0.5% (v/v) Triton X(R)-100
6M Urea
2 ug/ml Leupeptin
10 uM Pepstatin
3 ug/ml Aprotonin
1 mM Sodium Orthovanadate (Na3VO4)
2 mM Sodium Pyrophosphate (Na4P2O7)
5mM Sodium fluoride (NaF)

Cell Lysate Preparation (adherent cells):
The researcher is recommended to optimize the cell extraction procedures for their own applications.
1. Aspirate media. Treat cells by adding fresh media containing regulator for the desired time.
2. Rinse once with ice cold PBS on ice.
3. Remove PBS and add 0.5 ml of Denaturing Cell Lysis Buffer (see Cell Lysis Buffer Preparation) containing protease/phosphatase inhibitors and PMSF to each plate (10cm diameter, 70% - 80% confluent). Incubate for 10min on ice.
4. Gently scrape cells off the plate and transfer to chilled tubes/vials. Keep on ice
5. Vortex briefly and Microcentrifuge at 14,000 rpm for 10 minutes at 4C.
6. Aliquot the clear lysate to clean tubes. These samples are ready for testing. Lysates can be stored at -80C. Multiple freeze/thaw cycles must be avoided.

Assay Procedure:
The following procedure is for 12 x 8 microwell antibody coated strips. The researcher is advised to scale down or up appropriately, if processing less or more strips.
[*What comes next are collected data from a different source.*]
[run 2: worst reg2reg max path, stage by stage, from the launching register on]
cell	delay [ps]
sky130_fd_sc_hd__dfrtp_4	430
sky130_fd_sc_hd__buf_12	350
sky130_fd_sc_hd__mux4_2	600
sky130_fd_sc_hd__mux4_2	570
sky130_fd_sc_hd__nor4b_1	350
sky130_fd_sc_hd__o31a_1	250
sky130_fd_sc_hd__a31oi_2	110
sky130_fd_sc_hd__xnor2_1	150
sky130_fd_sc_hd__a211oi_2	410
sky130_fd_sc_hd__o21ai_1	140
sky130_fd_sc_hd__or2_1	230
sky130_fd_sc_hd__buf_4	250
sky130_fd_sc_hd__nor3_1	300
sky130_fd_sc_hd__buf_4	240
$ cat src/hdl/xed_queue.sv
// Small FIFO of classified bytes between front and back end.
// Depends on xed_pkg for the token type.
module xed_queue #(
	parameter int unsigned DEPTH = 4
) (
	input  logic               clk,
	input  logic               arst_n,
	input  logic               push_valid,
	input  xed_pkg::xed_tok_t  push_tok,
	output logic               push_ready,
	output logic               pop_valid,
	output xed_pkg::xed_tok_t  pop_tok,
	input  logic               pop
);
	import xed_pkg::*;

	localparam int unsigned AW = $clog2(DEPTH);
	localparam int unsigned CW = $clog2(DEPTH + 1);

	xed_tok_t        mem_q [DEPTH];
	logic [AW-1:0]   wr_ptr_q;
	logic [AW-1:0]   rd_ptr_q;
	logic [CW-1:0]   count_q;
	logic            do_push;
	logic            do_pop;

	assign push_ready = (count_q != CW'(DEPTH));
	assign pop_valid  = (count_q != '0);
	assign pop_tok    = mem_q[rd_ptr_q];
	assign do_push    = push_valid && push_ready;
	assign do_pop     = pop && pop_valid;

	always_ff @(posedge clk) begin
		if (do_push) begin
			mem_q[wr_ptr_q] <= push_tok;
		end
	end

	always_ff @(posedge clk or negedge arst_n) begin
		if (!arst_n) begin
			wr_ptr_q <= '0;
			rd_ptr_q <= '0;
			count_q  <= '0;
		end else begin
			if (do_push) begin
				wr_ptr_q <= (wr_ptr_q == AW'(DEPTH - 1)) ? '0 : wr_ptr_q + 1'b1;
			end
			if (do_pop) begin
				rd_ptr_q <= (rd_ptr_q == AW'(DEPTH - 1)) ? '0 : rd_ptr_q + 1'b1;
			end
			if (do_push && !do_pop) begin
				count_q <= count_q + 1'b1;
			end else if (do_pop && !do_push) begin
				count_q <= count_q - 1'b1;
			end
		end
	end

endmodule
===== src/hdl/joystick_polar_direction_assert.svh =====
// Assertion macros for the joystick polar direction block.
// Used by the top level only; expects clk and arst_n in scope.
`ifndef JOYSTICK_POLAR_DIRECTION_ASSERT_SVH
`define JOYSTICK_POLAR_DIRECTION_ASSERT_SVH

// Consequent must hold in the same cycle as the antecedent.
`define JPD_ASSERT_NOW(lbl, ante, cons, msg) \
lbl: assert property (@(posedge clk) disable iff (!arst_n) (ante) |-> (cons)) \
	else $error(msg);

// Consequent must hold in the cycle after the antecedent.
`define JPD_ASSERT_NEXT(lbl, ante, cons, msg) \
lbl: assert property (@(posedge clk) disable iff (!arst_n) (ante) |=> (cons)) \
	else $error(msg);

`endif


===== src/hdl/jpd_pkg.sv =====
// Shared types, constants and functions of the joystick polar direction block.
// No dependencies; all other files but the assert header use its scoped names.
package jpd_pkg;

	localparam int ADC_BITS_DEF      = 12;
	localparam int CORDIC_STAGES_DEF = 16;
	localparam int QUEUE_DEPTH       = 4;

	localparam int CFG_W    = 12;
	localparam int DZ_W     = 16;
	localparam int AXIS_W   = 13;
	localparam int AXIS_LIM = 2048;
	localparam int ROOT_W   = 16;
	localparam int RAD_W    = 32;
	localparam int REM_W    = 20;
	localparam int PROD_W   = 30;
	localparam int MAP_W    = 17;
	localparam int FRAC_SH  = 11;
	localparam int GUARD    = 8;
	localparam int CORD_W   = 28;
	localparam int ANG_W    = 28;
	localparam int ANGU_W   = 25;
	localparam int XMAG_W   = 27;
	localparam int XLO_W    = 14;
	localparam int GAIN_W   = 30;
	localparam int MAG_W    = 16;
	localparam int HEAD_W   = 16;
	localparam int DIR_W    = 3;
	localparam int ADDR_W   = 4;
	localparam int DATA_W   = 32;

	localparam logic [GAIN_W-1:0]        INV_GAIN   = 30'd652032874;
	localparam logic signed [ANG_W-1:0]  ANGLE_FULL = 28'sd23592960;
	localparam logic signed [ANG_W-1:0]  ANGLE_HALF = 28'sd11796480;
	localparam logic [MAG_W-1:0]         MAG_MAX    = 16'd32768;
	localparam logic [HEAD_W-1:0]        HEAD_MAX   = 16'd35999;
	localparam logic [HEAD_W-1:0]        SECTOR_NE  = 16'd4500;
	localparam logic [HEAD_W-1:0]        SECTOR_SE  = 16'd13500;
	localparam logic [HEAD_W-1:0]        SECTOR_SW  = 16'd22500;
	localparam logic [HEAD_W-1:0]        SECTOR_NW  = 16'd31500;

	localparam logic [CFG_W-1:0] CENTRE_RESET = 12'd2048;
	localparam logic [DZ_W-1:0]  DZ_RESET     = 16'd3277;

	typedef enum logic [1:0] {
		REG_CENTRE_H  = 2'd0,
		REG_CENTRE_V  = 2'd1,
		REG_DEAD_ZONE = 2'd2
	} reg_idx_t;

	typedef enum logic [DIR_W-1:0] {
		DIR_CENTRE = 3'd0,
		DIR_UP     = 3'd1,
		DIR_RIGHT  = 3'd2,
		DIR_DOWN   = 3'd3,
		DIR_LEFT   = 3'd4
	} dir_t;

	typedef struct packed {
		logic [CFG_W-1:0] centre_horizontal;
		logic [CFG_W-1:0] centre_vertical;
		logic [DZ_W-1:0]  dead_zone;
	} cfg_t;

	typedef struct packed {
		logic signed [AXIS_W-1:0] east;
		logic signed [AXIS_W-1:0] north;
	} axis_t;

	typedef struct packed {
		logic [REM_W-1:0]  rem;
		logic [ROOT_W-1:0] root;
		logic [RAD_W-1:0]  rad;
	} root_t;

	// One digit of a restoring square root: two radicand bits in, one root bit out.
	function automatic root_t root_step(input root_t cur);
		logic [REM_W-1:0] cand;
		logic [REM_W-1:0] test;
		root_t nxt;
		cand = {cur.rem[REM_W-3:0], cur.rad[RAD_W-1 -: 2]};
		test = {2'b00, cur.root, 2'b01};
		nxt.rad = {cur.rad[RAD_W-3:0], 2'b00};
		if (cand >= test) begin
			nxt.rem  = cand - test;
			nxt.root = {cur.root[ROOT_W-2:0], 1'b1};
		end else begin
			nxt.rem  = cand;
			nxt.root = {cur.root[ROOT_W-2:0], 1'b0};
		end
		return nxt;
	endfunction

	// atan(2^-i) in units of 1/65536 degree, rounded to nearest.
	function automatic logic [21:0] atan_q16(input int i);
		logic [21:0] a;
		case (i)
			0: a = 22'd2949120;
			1: a = 22'd1740967;
			2: a = 22'd919879;
			3: a = 22'd466945;
			4: a = 22'd234379;
			5: a = 22'd117304;
			6: a = 22'd58666;
			7: a = 22'd29335;
			8: a = 22'd14668;
			9: a = 22'd7334;
			10: a = 22'd3667;
			11: a = 22'd1833;
			12: a = 22'd917;
			13: a = 22'd458;
			14: a = 22'd229;
			15: a = 22'd115;
			16: a = 22'd57;
			17: a = 22'd29;
			18: a = 22'd14;
			19: a = 22'd7;
			20: a = 22'd4;
			21: a = 22'd2;
			22: a = 22'd1;
			default: a = 22'd0;
		endcase
		return a;
	endfunction

endpackage
## src/hdl/joystick_polar_direction_assert.svh

```systemverilog
// Assertion macros for the joystick polar direction block.
// Used by the top level only; expects clk and arst_n in scope.
`ifndef JOYSTICK_POLAR_DIRECTION_ASSERT_SVH
`define JOYSTICK_POLAR_DIRECTION_ASSERT_SVH

// Consequent must hold in the same cycle as the antecedent.
`define JPD_ASSERT_NOW(lbl, ante, cons, msg) \
lbl: assert property (@(posedge clk) disable iff (!arst_n) (ante) |-> (cons)) \
	else $error(msg);

// Consequent must hold in the cycle after the antecedent.
`define JPD_ASSERT_NEXT(lbl, ante, cons, msg) \
lbl: assert property (@(posedge clk) disable iff (!arst_n) (ante) |=> (cons)) \
	else $error(msg);

`endif

```

## src/hdl/jpd_pkg.sv

```systemverilog
// Shared types, constants and functions of the joystick polar direction block.
// No dependencies; all other files but the assert header use its scoped names.
package jpd_pkg;

	localparam int ADC_BITS_DEF      = 12;
	localparam int CORDIC_STAGES_DEF = 16;
	localparam int QUEUE_DEPTH       = 4;

	localparam int CFG_W    = 12;
	localparam int DZ_W     = 16;
	localparam int AXIS_W   = 13;
	localparam int AXIS_LIM = 2048;
	localparam int ROOT_W   = 16;
	localparam int RAD_W    = 32;
	localparam int REM_W    = 20;
	localparam int PROD_W   = 30;
	localparam int MAP_W    = 17;
	localparam int FRAC_SH  = 11;
	localparam int GUARD    = 8;
	localparam int CORD_W   = 28;
	localparam int ANG_W    = 28;
	localparam int ANGU_W   = 25;
	localparam int XMAG_W   = 27;
	localparam int XLO_W    = 14;
	localparam int GAIN_W   = 30;
	localparam int MAG_W    = 16;
	localparam int HEAD_W   = 16;
	localparam int DIR_W    = 3;
	localparam int ADDR_W   = 4;
	localparam int DATA_W   = 32;

	localparam logic [GAIN_W-1:0]        INV_GAIN   = 30'd652032874;
	localparam logic signed [ANG_W-1:0]  ANGLE_FULL = 28'sd23592960;
	localparam logic signed [ANG_W-1:0]  ANGLE_HALF = 28'sd11796480;
	localparam logic [MAG_W-1:0]         MAG_MAX    = 16'd32768;
	localparam logic [HEAD_W-1:0]        HEAD_MAX   = 16'd35999;
	localparam logic [HEAD_W-1:0]        SECTOR_NE  = 16'd4500;
	localparam logic [HEAD_W-1:0]        SECTOR_SE  = 16'd13500;
	localparam logic [HEAD_W-1:0]        SECTOR_SW  = 16'd22500;
	localparam logic [HEAD_W-1:0]        SECTOR_NW  = 16'd31500;

	localparam logic [CFG_W-1:0] CENTRE_RESET = 12'd2048;
	localparam logic [DZ_W-1:0]  DZ_RESET     = 16'd3277;

	typedef enum logic [1:0] {
		REG_CENTRE_H  = 2'd0,
		REG_CENTRE_V  = 2'd1,
		REG_DEAD_ZONE = 2'd2
	} reg_idx_t;

	typedef enum logic [DIR_W-1:0] {
		DIR_CENTRE = 3'd0,
		DIR_UP     = 3'd1,
		DIR_RIGHT  = 3'd2,
		DIR_DOWN   = 3'd3,
		DIR_LEFT   = 3'd4
	} dir_t;

	typedef struct packed {
		logic [CFG_W-1:0] centre_horizontal;
		logic [CFG_W-1:0] centre_vertical;
		logic [DZ_W-1:0]  dead_zone;
	} cfg_t;

	typedef struct packed {
		logic signed [AXIS_W-1:0] east;
		logic signed [AXIS_W-1:0] north;
	} axis_t;

	typedef struct packed {
		logic [REM_W-1:0]  rem;
		logic [ROOT_W-1:0] root;
		logic [RAD_W-1:0]  rad;
	} root_t;

	// One digit of a restoring square root: two radicand bits in, one root bit out.
	function automatic root_t root_step(input root_t cur);
		logic [REM_W-1:0] cand;
		logic [REM_W-1:0] test;
		root_t nxt;
		cand = {cur.rem[REM_W-3:0], cur.rad[RAD_W-1 -: 2]};
		test = {2'b00, cur.root, 2'b01};
		nxt.rad = {cur.rad[RAD_W-3:0], 2'b00};
		if (cand >= test) begin
			nxt.rem  = cand - test;
			nxt.root = {cur.root[ROOT_W-2:0], 1'b1};
		end else begin
			nxt.rem  = cand;
			nxt.root = {cur.root[ROOT_W-2:0], 1'b0};
		end
		return nxt;
	endfunction

	// atan(2^-i) in units of 1/65536 degree, rounded to nearest.
	function automatic logic [21:0] atan_q16(input int i);
		logic [21:0] a;
		case (i)
			0: a = 22'd2949120;
			1: a = 22'd1740967;
			2: a = 22'd919879;
			3: a = 22'd466945;
			4: a = 22'd234379;
			5: a = 22'd117304;
			6: a = 22'd58666;
			7: a = 22'd29335;
			8: a = 22'd14668;
			9: a = 22'd7334;
			10: a = 22'd3667;
			11: a = 22'd1833;
			12: a = 22'd917;
			13: a = 22'd458;
			14: a = 22'd229;
			15: a = 22'd115;
			16: a = 22'd57;
			17: a = 22'd29;
			18: a = 22'd14;
			19: a = 22'd7;
			20: a = 22'd4;
			21: a = 22'd2;
			22: a = 22'd1;
			default: a = 22'd0;
		endcase
		return a;
	endfunction

endpackage

```

## src/hdl/jpd_sample_if.sv

```systemverilog
// Input channel: one pair of raw joystick ADC readings per transaction.
// Width follows the ADC resolution given at instantiation.
interface jpd_sample_if #(parameter int ADC_BITS = jpd_pkg::ADC_BITS_DEF);
	logic                valid;
	logic                ready;
	logic [ADC_BITS-1:0] horizontal_sample;
	logic [ADC_BITS-1:0] vertical_sample;

	modport source (output valid, output horizontal_sample, output vertical_sample,
		input ready);
	modport sink (input valid, input horizontal_sample, input vertical_sample,
		output ready);
endinterface

```

## src/hdl/jpd_front.sv

```systemverilog
// Front end: accepts sample pairs, removes the calibrated centre, scales to
// Q1.11 and saturates. Depends on jpd_pkg and jpd_sample_if.
module jpd_front #(
	parameter int ADC_BITS = jpd_pkg::ADC_BITS_DEF
) (
	input  logic              clk,
	input  logic              arst_n,
	jpd_sample_if.sink        sample_in,
	input  jpd_pkg::cfg_t     cfg,
	output logic              item_valid,
	output jpd_pkg::axis_t    item,
	input  logic              item_ready
);
	localparam int DW = ((ADC_BITS > 12) ? ADC_BITS : 12) + 2;
	localparam int UP = (ADC_BITS < 12) ? (12 - ADC_BITS) : 0;
	localparam int DN = (ADC_BITS > 12) ? (ADC_BITS - 12) : 0;
	localparam logic signed [DW-1:0] LIM_P = DW'(jpd_pkg::AXIS_LIM);
	localparam logic signed [DW-1:0] LIM_N = -LIM_P;

	function automatic logic signed [jpd_pkg::AXIS_W-1:0] to_axis(
		input logic [ADC_BITS-1:0] smp,
		input logic [ADC_BITS-1:0] ctr
	);
		logic signed [DW-1:0] d;
		logic signed [DW-1:0] q;
		d = $signed(DW'(smp)) - $signed(DW'(ctr));
		// Wide converters drop low bits with truncation toward zero.
		if (d < 0) begin
			q = -((-d) >>> DN);
		end else begin
			q = d >>> DN;
		end
		q = q <<< UP;
		if (q > LIM_P) begin
			q = LIM_P;
		end else if (q < LIM_N) begin
			q = LIM_N;
		end
		return jpd_pkg::AXIS_W'(q);
	endfunction

	logic [ADC_BITS-1:0] ctr_h;
	logic [ADC_BITS-1:0] ctr_v;
	jpd_pkg::axis_t      nxt;
	logic                accept;
	logic                valid_s1;
	jpd_pkg::axis_t      item_s1;

	assign ctr_h = ADC_BITS'(cfg.centre_horizontal);
	assign ctr_v = ADC_BITS'(cfg.centre_vertical);

	always_comb begin
		nxt.east  = -to_axis(sample_in.horizontal_sample, ctr_h);
		nxt.north = to_axis(sample_in.vertical_sample, ctr_v);
	end

	assign sample_in.ready = !valid_s1 || item_ready;
	assign accept          = sample_in.valid && sample_in.ready;

	always_ff @(posedge clk or negedge arst_n) begin
		if (!arst_n) begin
			valid_s1 <= 1'b0;
		end else if (accept) begin
			valid_s1 <= 1'b1;
		end else if (item_ready) begin
			valid_s1 <= 1'b0;
		end
	end

	always_ff @(posedge clk) begin
		if (accept) begin
			item_s1 <= nxt;
		end
	end

	assign item_valid = valid_s1;
	assign item       = item_s1;
endmodule

```

## src/flat_wrapper.sv

```systemverilog
// flat-port wrapper written by rule: the top's interface ports become plain ports
module jpd_front_flat 
#(
	parameter int ADC_BITS = jpd_pkg::ADC_BITS_DEF
)
  (clk, arst_n, cfg, item_valid, item, item_ready, sample_in_valid, sample_in_horizontal_sample, sample_in_vertical_sample, sample_in_ready);
  jpd_sample_if #(.ADC_BITS(ADC_BITS)) sample_in_i ();
  input  logic clk;
  input  logic arst_n;
  input  jpd_pkg::cfg_t cfg;
  output logic item_valid;
  output jpd_pkg::axis_t item;
  input  logic item_ready;
  input wire logic [$bits(sample_in_i.valid)-1:0] sample_in_valid;
  input wire logic [$bits(sample_in_i.horizontal_sample)-1:0] sample_in_horizontal_sample;
  input wire logic [$bits(sample_in_i.vertical_sample)-1:0] sample_in_vertical_sample;
  output wire logic [$bits(sample_in_i.ready)-1:0] sample_in_ready;
  assign sample_in_i.valid = sample_in_valid;
  assign sample_in_i.horizontal_sample = sample_in_horizontal_sample;
  assign sample_in_i.vertical_sample = sample_in_vertical_sample;
  assign sample_in_ready = sample_in_i.ready;
  jpd_front #(.ADC_BITS(ADC_BITS)) u_core (.clk(clk), .arst_n(arst_n), .sample_in(sample_in_i), .cfg(cfg), .item_valid(item_valid), .item(item), .item_ready(item_ready));
endmodule
```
1. 2x Antibody-Coated Microwell Strips are provided for each target protein (colour coded, 8 microwell/strip).
2. Gently, place the strips in the microwell strip holder. Unused strips can be resealed and stored at 4C. See Procedural Notes for equilibrating the microwell strips to room temperature.
3. Add 100 ul of each diluted cell lysate (sample) and positive control (Assay QC) into the appropriate well. 100ul of 1x Sample Dilution Buffer alone should be added to negative control/blank wells.
a. Positive Control (Assay QC) allows the researcher to assess the performance of the assay
b. As a guide, a minimum concentration of 20ug/well of cell lysate can be used as a starting concentration. However, the researcher may adjust the test concentration for specific treatments or cell lines if desired.
4. Seal with plate cover and press firmly onto top of microwells. Incubate for 2 hours at room temperature.
5. Gently remove the plate cover and wash wells. Thoroughly decant or aspirate solution from wells and discard the liquid. Wash wells 3 times with 0.3 ml of diluted 1x Wash Buffer (see Directions for Washing).
6. Add 100ul of the appropriate Biotin-Conjugated Detection Antibody to each well. Be sure to match the cap colour of the Detection Antibody with the corresponding colour coded Microwell Strips. Seal with plate cover and press firmly onto top of microwells. Incubate for 2 hours at room temperature.
7. Wash wells 3 times as directed in Step 5.
8. Add 100ul SAV-HRP (equilibrated to room temperature) to each microwell. Seal with plate cover and press firmly onto top of microwells. Incubate for 30 minutes at room temperature.
9. Wash wells 3 times as directed in Step 5.
10. Add 100ul of TMB substrate solution (equilibrated to room temperature). Incubate the plate for 20 minutes or until the strongest cell lysate sample turns dark blue at room temperature in the dark.
a. The rate of colour development is dependant on amount of target protein in each sample and thus varies for each sample preparation.
b. Colour development for each target protein must be individually monitored. Consequently, it may be necessary to stop the reaction for each target protein separately, within the same plate.
11. Add 50ul of Stop Solution to each microwell (see section 10 a, b). Gently tap the microtitre plate for a few seconds. The colour in each well should change from blue to yellow.
12. Wipe the underside of the microwells with lint free tissue and read absorbance at 450 nm within 30 minutes of stopping the reaction.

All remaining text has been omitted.